Below the surface of the tide pool, which at first appears as quiet as the rocks surrounding it, life is abuzz. I tell students on their first tide-pool visits not to move too much, but rather sit and watch the tide pool come to life. Soon something that looked like a pebble darts across the pool, a well-camouflaged tide-pool sculpin patrolling for a meal. Another quick flash reveals a shrimp, which doesn’t need camouflage because its transparent body is nearly invisible in seawater. After some time watching, the comical circling and climbing and scuffling of hermit crabs resolves into something a little more sensible: the crabs, which protect themselves with borrowed snail shells, are sizing up any shell they can find, looking for a larger upgrade for their growing bodies. A flower-like anemone, lime green and fuchsia, waits quietly for its next meal to drift, or stumble carelessly, into its deadly tentacles with their thousands of harpoon-like stinging cells poised like an army in ambush.

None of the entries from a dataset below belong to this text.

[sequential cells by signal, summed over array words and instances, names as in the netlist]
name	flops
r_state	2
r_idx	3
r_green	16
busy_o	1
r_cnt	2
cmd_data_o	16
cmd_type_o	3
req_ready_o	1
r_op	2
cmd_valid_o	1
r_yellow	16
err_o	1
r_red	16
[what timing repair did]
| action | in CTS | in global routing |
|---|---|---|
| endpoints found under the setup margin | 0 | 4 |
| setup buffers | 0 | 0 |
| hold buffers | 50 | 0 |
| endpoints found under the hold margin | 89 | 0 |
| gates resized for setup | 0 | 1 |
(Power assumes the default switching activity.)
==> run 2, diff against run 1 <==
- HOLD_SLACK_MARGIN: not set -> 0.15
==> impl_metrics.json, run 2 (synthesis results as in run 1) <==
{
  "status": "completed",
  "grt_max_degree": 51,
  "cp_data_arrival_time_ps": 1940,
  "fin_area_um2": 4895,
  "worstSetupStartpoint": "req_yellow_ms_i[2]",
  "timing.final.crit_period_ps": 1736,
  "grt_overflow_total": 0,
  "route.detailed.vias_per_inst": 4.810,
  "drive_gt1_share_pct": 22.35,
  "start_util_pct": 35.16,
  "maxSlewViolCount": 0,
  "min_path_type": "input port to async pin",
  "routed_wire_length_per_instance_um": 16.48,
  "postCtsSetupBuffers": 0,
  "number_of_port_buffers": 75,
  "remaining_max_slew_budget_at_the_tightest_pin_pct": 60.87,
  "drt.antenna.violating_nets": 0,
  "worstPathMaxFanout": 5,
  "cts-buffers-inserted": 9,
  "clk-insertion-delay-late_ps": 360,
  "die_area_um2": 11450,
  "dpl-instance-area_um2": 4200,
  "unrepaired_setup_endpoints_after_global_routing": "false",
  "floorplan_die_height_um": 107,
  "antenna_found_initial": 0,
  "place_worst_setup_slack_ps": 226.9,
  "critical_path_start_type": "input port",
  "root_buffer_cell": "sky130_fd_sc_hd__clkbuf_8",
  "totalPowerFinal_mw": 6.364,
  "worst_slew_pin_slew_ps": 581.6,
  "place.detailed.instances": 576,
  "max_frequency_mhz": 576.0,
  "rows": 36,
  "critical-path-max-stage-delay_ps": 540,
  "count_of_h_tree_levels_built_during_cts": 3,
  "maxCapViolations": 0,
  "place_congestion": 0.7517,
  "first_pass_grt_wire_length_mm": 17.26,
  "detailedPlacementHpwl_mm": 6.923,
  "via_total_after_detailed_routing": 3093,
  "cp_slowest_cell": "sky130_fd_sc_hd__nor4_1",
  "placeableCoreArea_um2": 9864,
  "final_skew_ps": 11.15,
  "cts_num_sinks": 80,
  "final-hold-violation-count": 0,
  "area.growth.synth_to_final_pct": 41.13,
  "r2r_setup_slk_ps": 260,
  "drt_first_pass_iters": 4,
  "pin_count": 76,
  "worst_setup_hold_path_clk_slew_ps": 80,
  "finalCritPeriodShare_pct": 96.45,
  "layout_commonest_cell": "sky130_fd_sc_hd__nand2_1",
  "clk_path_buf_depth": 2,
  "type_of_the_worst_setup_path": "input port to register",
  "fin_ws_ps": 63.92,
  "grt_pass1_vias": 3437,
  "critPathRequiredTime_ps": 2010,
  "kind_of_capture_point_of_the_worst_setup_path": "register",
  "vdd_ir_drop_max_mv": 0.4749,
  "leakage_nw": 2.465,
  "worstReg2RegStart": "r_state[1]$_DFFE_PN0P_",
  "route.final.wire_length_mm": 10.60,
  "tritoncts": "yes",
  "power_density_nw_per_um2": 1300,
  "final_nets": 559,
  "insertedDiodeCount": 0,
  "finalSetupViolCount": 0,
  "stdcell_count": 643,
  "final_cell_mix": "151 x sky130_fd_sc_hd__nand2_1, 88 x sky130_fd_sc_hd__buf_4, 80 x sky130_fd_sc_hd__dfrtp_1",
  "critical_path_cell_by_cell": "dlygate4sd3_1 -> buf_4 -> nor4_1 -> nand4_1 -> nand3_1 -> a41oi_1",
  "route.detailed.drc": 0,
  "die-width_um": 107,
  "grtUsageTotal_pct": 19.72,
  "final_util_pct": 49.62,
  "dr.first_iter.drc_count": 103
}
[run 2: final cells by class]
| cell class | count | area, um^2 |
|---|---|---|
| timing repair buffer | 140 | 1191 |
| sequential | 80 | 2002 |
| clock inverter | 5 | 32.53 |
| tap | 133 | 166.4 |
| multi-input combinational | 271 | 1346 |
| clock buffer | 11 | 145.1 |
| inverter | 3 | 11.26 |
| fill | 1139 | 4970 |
`src/rtl/ofm_writeback.sv`:
```
// Purpose: queue requantised output-feature-map pixels and write one filter result per cycle to ofm memory.
// Latency: a push into an empty queue while idle produces the first memory write two cycles later.
// Backpressure: mem_ready=0 stalls writes with outputs held; pushes while full are dropped and flagged in overflow.

module ofm_fifo #(
    parameter int W     = 8,
    parameter int DEPTH = 4
) (
    input  logic                       clk,
    input  logic                       rst,
    input  logic                       push_i,
    input  logic                       pop_i,
    input  logic [W-1:0]               wdat_i,
    output logic [W-1:0]               rdat_o,
    output logic [$clog2(DEPTH):0]     count_o,
    output logic                       full_o,
    output logic                       empty_o
);
    localparam int AW = $clog2(DEPTH);
    localparam int CW = AW + 1;

    logic [W-1:0]  mem_q [DEPTH];
    logic [AW-1:0] wr_ptr_q, rd_ptr_q;
    logic [CW-1:0] count_q, count_d;
    logic          push_ok, pop_ok;

    // A push is judged against the occupancy before any pop of the same cycle,
    // so a full queue never accepts a push even while it is being drained.
    assign full_o  = (count_q == CW'(DEPTH));
    assign empty_o = (count_q == '0);
    assign push_ok = push_i && !full_o;
    assign pop_ok  = pop_i && !empty_o;
    assign rdat_o  = mem_q[rd_ptr_q];
    assign count_o = count_q;

    // Occupancy update for every push/pop combination.
    always_comb begin
        count_d = count_q;
        case ({push_ok, pop_ok})
            2'b10:   count_d = count_q + 1'b1;
            2'b01:   count_d = count_q - 1'b1;
            default: count_d = count_q;
        endcase
    end

    // Pointers and occupancy; pointers wrap naturally since DEPTH is a power of two.
    always_ff @(posedge clk) begin
        if (rst) begin
            wr_ptr_q <= '0;
            rd_ptr_q <= '0;
            count_q  <= '0;
        end else begin
            if (push_ok) wr_ptr_q <= wr_ptr_q + 1'b1;
            if (pop_ok)  rd_ptr_q <= rd_ptr_q + 1'b1;
            count_q <= count_d;
        end
    end

    // Entry storage; contents are don't-care until written.
    always_ff @(posedge clk) begin
        if (push_ok) mem_q[wr_ptr_q] <= wdat_i;
    end
endmodule

module ofm_writeback #(
    parameter int N      = 4,
    parameter int ACC_W  = 20,
    parameter int OUT_W  = 8,
    parameter int SHIFT  = 4,
    parameter int DEPTH  = 4,
    parameter int STRIDE = 169
) (
    input  logic               clk,
    input  logic               rst,
    input  logic               wrofm,
    input  logic [7:0]         ofmaddr,
    input  logic [N*ACC_W-1:0] psum,
    input  logic               last,
    input  logic               mem_ready,
    output logic               memWe,
    output logic [9:0]         memAddr,
    output logic [OUT_W-1:0]   memData,
    output logic               full,
    output logic               overflow,
    output logic               ready
);
    localparam int FW = (N > 1) ? $clog2(N) : 1;
    localparam logic signed [ACC_W-1:0] SAT = ACC_W'(2**OUT_W - 1);

    typedef struct packed {
        logic               last;
        logic [7:0]         addr;
        logic [N*ACC_W-1:0] psum;
    } entry_t;

    typedef enum logic [1:0] {S_IDLE, S_WRITE, S_DONE} state_t;

    state_t         state_q, state_d;
    logic [FW-1:0]  f_q, f_d;
    entry_t         hold_q, hold_d;
    logic           overflow_q, overflow_d;

    entry_t                  push_dat, head_dat;
    logic                    push_req, pop, empty;
    logic [$clog2(DEPTH):0]  count;
    logic signed [ACC_W-1:0] cur_sum, shifted;
    logic [9:0]              offset;

    // Pushes arriving after the final pixel has been written are ignored outright.
    assign push_req = wrofm && (state_q != S_DONE);
    assign pop      = (state_q == S_IDLE) && !empty;
    assign push_dat = '{last: last, addr: ofmaddr, psum: psum};

    ofm_fifo #(.W($bits(entry_t)), .DEPTH(DEPTH)) u_fifo (
        .clk     (clk),
        .rst     (rst),
        .push_i  (push_req),
        .pop_i   (pop),
        .wdat_i  (push_dat),
        .rdat_o  (head_dat),
        .count_o (count),
        .full_o  (full),
        .empty_o (empty)
    );

    // Sticky drop flag: set whenever a live push meets a full queue.
    assign overflow_d = overflow_q | (push_req & full);
    assign overflow   = overflow_q;

    // Next-state logic: load a pixel in IDLE, step through its filters in WRITE.
    always_comb begin
        state_d = state_q;
        f_d     = f_q;
        hold_d  = hold_q;
        case (state_q)
            S_IDLE: begin
                if (!empty) begin
                    hold_d  = head_dat;
                    f_d     = '0;
                    state_d = S_WRITE;
                end
            end
            S_WRITE: begin
                if (mem_ready) begin
                    if (f_q == FW'(N - 1)) begin
                        f_d     = '0;
                        state_d = hold_q.last ? S_DONE : S_IDLE;
                    end else begin
                        f_d = f_q + 1'b1;
                    end
                end
            end
            S_DONE:  state_d = S_DONE;
            default: state_d = S_IDLE;
        endcase
    end

    // State, filter index, holding register and overflow flag.
    always_ff @(posedge clk) begin
        if (rst) begin
            state_q    <= S_IDLE;
            f_q        <= '0;
            hold_q     <= '0;
            overflow_q <= 1'b0;
        end else begin
            state_q    <= state_d;
            f_q        <= f_d;
            hold_q     <= hold_d;
            overflow_q <= overflow_d;
        end
    end

    // Write outputs: address steps by one filter plane per index, data is the
    // clamped, shifted partial sum; everything reads zero when not writing.
    always_comb begin
        cur_sum = hold_q.psum[f_q*ACC_W +: ACC_W];
        shifted = cur_sum >>> SHIFT;
        offset  = 10'(f_q * STRIDE);
        memWe   = 1'b0;
        memAddr = '0;
        memData = '0;
        ready   = (state_q == S_DONE);
        if (state_q == S_WRITE) begin
            memWe   = 1'b1;
            memAddr = {2'b00, hold_q.addr} + offset;
            if (cur_sum <= 0)
                memData = '0;
            else if (shifted > SAT)
                memData = {OUT_W{1'b1}};
            else
                memData = shifted[OUT_W-1:0];
        end
    end
endmodule

```
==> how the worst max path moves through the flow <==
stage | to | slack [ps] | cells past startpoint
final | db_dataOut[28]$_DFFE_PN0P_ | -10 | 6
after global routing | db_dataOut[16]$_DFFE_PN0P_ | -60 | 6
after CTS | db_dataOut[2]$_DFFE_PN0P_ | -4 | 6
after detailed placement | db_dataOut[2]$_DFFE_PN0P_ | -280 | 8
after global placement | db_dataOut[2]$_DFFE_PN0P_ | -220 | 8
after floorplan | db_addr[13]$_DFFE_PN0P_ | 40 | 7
<file path="src/rtl/exe_fwd_ctrl_if.sv">
// ID-stage request/branch signals and EXE forwarding/hazard responses for exe_fwd_ctrl.
// The master drives the ID side; the slave is the forwarding controller.
interface exe_fwd_ctrl_if;
    logic       id_valid;
    logic [3:0] id_opcode;
    logic [1:0] id_ra;
    logic [1:0] id_rb;
    logic [1:0] id_rd;
    logic       branch_taken;
    logic [1:0] fu_sel1;
    logic [1:0] fu_sel2;
    logic       stall;
    logic       flush;
    logic       ex_valid;
    logic [7:0] stall_count;

    modport master (
        output id_valid, id_opcode, id_ra, id_rb, id_rd, branch_taken,
        input  fu_sel1, fu_sel2, stall, flush, ex_valid, stall_count
    );

    modport slave (
        input  id_valid, id_opcode, id_ra, id_rb, id_rd, branch_taken,
        output fu_sel1, fu_sel2, stall, flush, ex_valid, stall_count
    );
endinterface

</file>
<file path="src/rtl/exe_fwd_ctrl.sv">
// EXE operand forwarding, load-use stall and branch flush control for a 4-register pipeline.
// Registered operand selects are resolved at issue from the EX and MEM producer tags.
module exe_fwd_ctrl #(
    parameter logic [15:0] WB_OPS = 16'b1010_0001_0011_1110
) (
    input  logic          clk,
    input  logic          reset,
    exe_fwd_ctrl_if.slave bus
);

    typedef struct packed {
        logic       valid;
        logic [1:0] rd;
        logic       wr;
        logic       ld;
    } tag_t;

    typedef enum logic [1:0] {
        RUN    = 2'd0,
        FLUSH1 = 2'd1,
        FLUSH2 = 2'd2
    } state_t;

    localparam logic [3:0] OP_LOAD = 4'b1101;

    state_t     state_q, state_d;
    tag_t       ex_q, mem_q, ex_d;
    logic [1:0] sel1_q, sel1_d;
    logic [1:0] sel2_q, sel2_d;
    logic [7:0] cnt_q, cnt_d;

    logic       reads_a, reads_b;
    logic       hazard, flush_w, stall_w, issue;

    // WB tag is not kept: a producer in WB is already visible through the regfile.
    always_comb begin
        reads_a = 1'b0;
        reads_b = 1'b0;
        case (bus.id_opcode)
            4'd1, 4'd2, 4'd3:     begin reads_a = 1'b1; reads_b = 1'b1; end
            4'd4, 4'd5, 4'd6:     reads_a = 1'b1;
            4'd8:                 reads_b = 1'b1;
            4'd14:                begin reads_a = 1'b1; reads_b = 1'b1; end
            default:              ;
        endcase
    end

    assign hazard = bus.id_valid & ex_q.valid & ex_q.ld &
                    ((reads_a & (ex_q.rd == bus.id_ra)) |
                     (reads_b & (ex_q.rd == bus.id_rb)));

    always_comb begin
        state_d = state_q;
        flush_w = 1'b0;
        case (state_q)
            RUN: begin
                if (bus.branch_taken) begin
                    flush_w = 1'b1;
                    state_d = FLUSH1;
                end
            end
            FLUSH1: begin
                flush_w = 1'b1;
                state_d = FLUSH2;
            end
            FLUSH2: begin
                if (bus.branch_taken) begin
                    flush_w = 1'b1;
                    state_d = FLUSH1;
                end else begin
                    state_d = RUN;
                end
            end
            default: state_d = RUN;
        endcase
    end

    assign stall_w = hazard & ~flush_w & ~reset;
    assign issue   = bus.id_valid & ~stall_w & ~flush_w;

    always_comb begin
        ex_d   = '0;
        sel1_d = 2'b00;
        sel2_d = 2'b00;
        cnt_d  = cnt_q;
        if (issue) begin
            ex_d.valid = 1'b1;
            ex_d.rd    = bus.id_rd;
            ex_d.wr    = WB_OPS[bus.id_opcode];
            ex_d.ld    = (bus.id_opcode == OP_LOAD);
            if (reads_a) begin
                if (ex_q.valid & ex_q.wr & (ex_q.rd == bus.id_ra))
                    sel1_d = 2'b10;
                else if (mem_q.valid & mem_q.wr & (mem_q.rd == bus.id_ra))
                    sel1_d = 2'b01;
            end
            if (reads_b) begin
                if (ex_q.valid & ex_q.wr & (ex_q.rd == bus.id_rb))
                    sel2_d = 2'b10;
                else if (mem_q.valid & mem_q.wr & (mem_q.rd == bus.id_rb))
                    sel2_d = 2'b01;
            end
        end
        if (stall_w && cnt_q != '1)
            cnt_d = cnt_q + 8'd1;
    end

    always_ff @(posedge clk) begin
        if (reset) begin
            state_q <= RUN;
            ex_q    <= '0;
            mem_q   <= '0;
            sel1_q  <= '0;
            sel2_q  <= '0;
            cnt_q   <= '0;
        end else begin
            state_q <= state_d;
            ex_q    <= ex_d;
            mem_q   <= ex_q;
            sel1_q  <= sel1_d;
            sel2_q  <= sel2_d;
            cnt_q   <= cnt_d;
        end
    end

    assign bus.fu_sel1     = sel1_q;
    assign bus.fu_sel2     = sel2_q;
    assign bus.stall       = stall_w;
    assign bus.flush       = flush_w & ~reset;
    assign bus.ex_valid    = ex_q.valid;
    assign bus.stall_count = cnt_q;

endmodule

</file>
<file path="src/flat_wrapper.sv">
// flat-port wrapper written by rule: the top's interface ports become plain ports
module exe_fwd_ctrl_flat 
#(
    parameter logic [15:0] WB_OPS = 16'b1010_0001_0011_1110
)
  (clk, reset, bus_id_valid, bus_id_opcode, bus_id_ra, bus_id_rb, bus_id_rd, bus_branch_taken, bus_fu_sel1, bus_fu_sel2, bus_stall, bus_flush, bus_ex_valid, bus_stall_count);
  exe_fwd_ctrl_if bus_i ();
  input  logic clk;
  input  logic reset;
  input wire logic [$bits(bus_i.id_valid)-1:0] bus_id_valid;
  input wire logic [$bits(bus_i.id_opcode)-1:0] bus_id_opcode;
  input wire logic [$bits(bus_i.id_ra)-1:0] bus_id_ra;
  input wire logic [$bits(bus_i.id_rb)-1:0] bus_id_rb;
  input wire logic [$bits(bus_i.id_rd)-1:0] bus_id_rd;
  input wire logic [$bits(bus_i.branch_taken)-1:0] bus_branch_taken;
  output wire logic [$bits(bus_i.fu_sel1)-1:0] bus_fu_sel1;
  output wire logic [$bits(bus_i.fu_sel2)-1:0] bus_fu_sel2;
  output wire logic [$bits(bus_i.stall)-1:0] bus_stall;
  output wire logic [$bits(bus_i.flush)-1:0] bus_flush;
  output wire logic [$bits(bus_i.ex_valid)-1:0] bus_ex_valid;
  output wire logic [$bits(bus_i.stall_count)-1:0] bus_stall_count;
  assign bus_i.id_valid = bus_id_valid;
  assign bus_i.id_opcode = bus_id_opcode;
  assign bus_i.id_ra = bus_id_ra;
  assign bus_i.id_rb = bus_id_rb;
  assign bus_i.id_rd = bus_id_rd;
  assign bus_i.branch_taken = bus_branch_taken;
  assign bus_fu_sel1 = bus_i.fu_sel1;
  assign bus_fu_sel2 = bus_i.fu_sel2;
  assign bus_stall = bus_i.stall;
  assign bus_flush = bus_i.flush;
  assign bus_ex_valid = bus_i.ex_valid;
  assign bus_stall_count = bus_i.stall_count;
  exe_fwd_ctrl #(.WB_OPS(WB_OPS)) u_core (.clk(clk), .reset(reset), .bus(bus_i));
endmodule
</file>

A glorious nudibranch—a snail that lacks the protection of an outer shell—ostentatiously winds its way across the anemone clad in its own stunning array of colors, and coolly stops for a meal. It will ingest some of those stinging cells intact, conscripting the little soldiers to use in its own defenses. The naïve predator that tries to eat the vulnerable-looking nudibranch will meet the strike of a stolen anemone stinger.